In this experiment, we evaluate the behaviors of the proposed algorithm and the performance of the learned classifiers in the classification task of MNIST. The default settings for the TN model are as follows: The original 28 × 28 images were downsampled to 7 × 7 images for the comparison, and the pixel values were normalized to the range [0,1]. The images were vectorized as 49-dimensional vectors x ∈ [0, 1]⁴⁹, and these are inputs into the TN models. The local mapping was based on Equation 4. Let the maximum TT-rank be R and use this as a hyperparameter of the TN model. We compared different optimization algorithms for learning the TN model as shown in Table 1. The learning rates for the descent of the gradient were μ = 10⁻⁴. The tradeoff parameters of the Tikhonov regularization were ϵ = 10⁻⁵.

Table 1

Table 1. Compared algorithms.

5.1 Optimization behavior

Figure 8 shows the comparison of the optimization behaviors for various learning algorithms for the binary classification of MNIST of even and odd numbers. TT-rank is fixed as R = 8 for all algorithms, and the truncated SVD truncates with $\hat{R} = 8$ without adaptive rank determination. For the gradient descent, the learning rates were carefully tuned for better convergence. For reference, the results for two different learning rates are shown in Figure 8. 50 sweep results are shown for gradient-based methods, and 10 sweep results are shown for ALS-based methods.

Figure 8

Figure 8. Optimization behaviors of various algorithms for learning TN models. Fifty sweep results are shown for gradient-based methods, and 10 sweep results are shown for ALS-based methods.

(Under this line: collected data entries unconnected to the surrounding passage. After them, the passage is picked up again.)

`config.mk`:
```
export PLATFORM = sky130hd
export DESIGN_NAME = coef_bank
export DESIGN_NICKNAME = d
export VERILOG_FILES = /design/src/rtl/coef_pkg.sv /design/src/rtl/coef_load_ctrl.sv /design/src/rtl/coef_bank.sv
export SDC_FILE = /design/constraint.sdc
export NUM_CORES = 1
export LEC_CHECK = 0
export ABC_AREA = 0
export CAP_MARGIN = 10
export CORE_AREA = 2 2 201 203
export CTS_CLUSTER_DIAMETER = 50
export DETAILED_ROUTE_END_ITERATION = 10
export DIE_AREA = 0 0 203 205
export SKIP_LAST_GASP = 1
export SLEW_MARGIN = 20
export SYNTH_ARGS = -nofsm -noshare
export SYNTH_HDL_FRONTEND = slang
export SYNTH_HIERARCHICAL = 1
export SYNTH_SLANG_ARGS = --single-unit
```
`constraint.sdc`:
```
create_clock -name clk -period 7.95 [get_ports clk]
set_clock_uncertainty 0.05 [all_clocks]
set_input_delay 1.59 -clock clk [delete_from_list [all_inputs] [get_ports clk]]
set_output_delay 1.59 -clock clk [all_outputs]
set_load 0.1 [all_outputs]
```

In both the squared loss and logistic loss cases, TNLSR-ALS-QR and TNLR-EMALS-QR converged faster and reached better optimal solutions compared to gradient descent. For gradient methods, SVD tends to achieve better final objective values, while for ALS, QR tends to achieve better final objective values. The squared/logistic loss achieved by the proposed methods after 10 sweeps was 0.0133/4.12e3 for ALS-QR and 0.0170/4.67e3 for ALS-SVD. In contrast, the squared/logistic loss achieved by the gradient method after 50 sweeps was 0.0511/2.96e4 for GD-QR and 0.0360/1.69e4 for GD-SVD. The proposed method achieves smaller loss values with fewer sweeps for both loss functions. It can also be seen that the objective function is decreasing monotonically. Gradient descent with a high learning rate will lead to failure, while gradient descent with a low learning rate will converge slowly. Using the sweep algorithm with truncated SVD tends to make optimization unstable (peaks are mixed into the convergence curve).

Table 2 shows average computational time per iteration for various ranks R. The measurements were performed on a workstation with an Intel(R) Xeon(R) CPU E5-2630 v3 @ 2.40GHz with 128 GB memory. In general, we can see that ALS has a higher computational cost than GD. QR-type algorithm is much better than the SVD-type algorithm in computational cost for ALS.

Table 2

Table 2. Average computational time [sec] per iteration for various ranks R.

5.2 Classification accuracy

The classification accuracy on the MNIST dataset, tested by varying the maximum TT-rank R to 128, is shown in Figure 9 and Table 3. Number of sweeps were 10. For training accuracy, the proposed TNLR-EMALS-QR outperformed all algorithms for all R. This clearly demonstrates that the proposed method works well as an optimization algorithm. It can also be confirmed that minimizing logistic loss is more appropriate than minimizing squared loss in learning classifiers. For test accuracy, the proposed TNLR-EMALS-QR outperformed all algorithms for almost all R. Although the maximum test accuracy is the same for TNLR-EMALS-QR and TNLSR-ALS-QR, we can see that TNLSR-ALS-QR has a stronger tendency to overfit as R increases. These results demonstrate the importance of enabling the optimization of logistic losses.

Figure 9

Figure 9. Classification accuracy of MNIST.

Table 3

Table 3. Comparison of classification accuracy.

5.3 Hyperparameter sensitivity

5.3.1 Increasing the local dimension d

In this section, we present experimental results for different local dimensions. We used a local mapping with d > 2, which is proposed by Stoudenmire and Schwab [7], as

\begin{array}{l} ϕ^{s} (x_{j}) = \sqrt{(\begin{matrix} d - 1 \\ s - 1 \end{matrix})} {(\cos (\frac{π}{2} x_{j}))}^{d - s} {(\sin (\frac{π}{2} x_{j}))}^{s - 1}, & (75) \end{array}

where s represents the index of entries of ϕ(x_j). It matches Equation 4 with d = 2. Using this function, the multi-class classification of MNIST was performed by changing the local dimension d to 2, 4, 8, and 16.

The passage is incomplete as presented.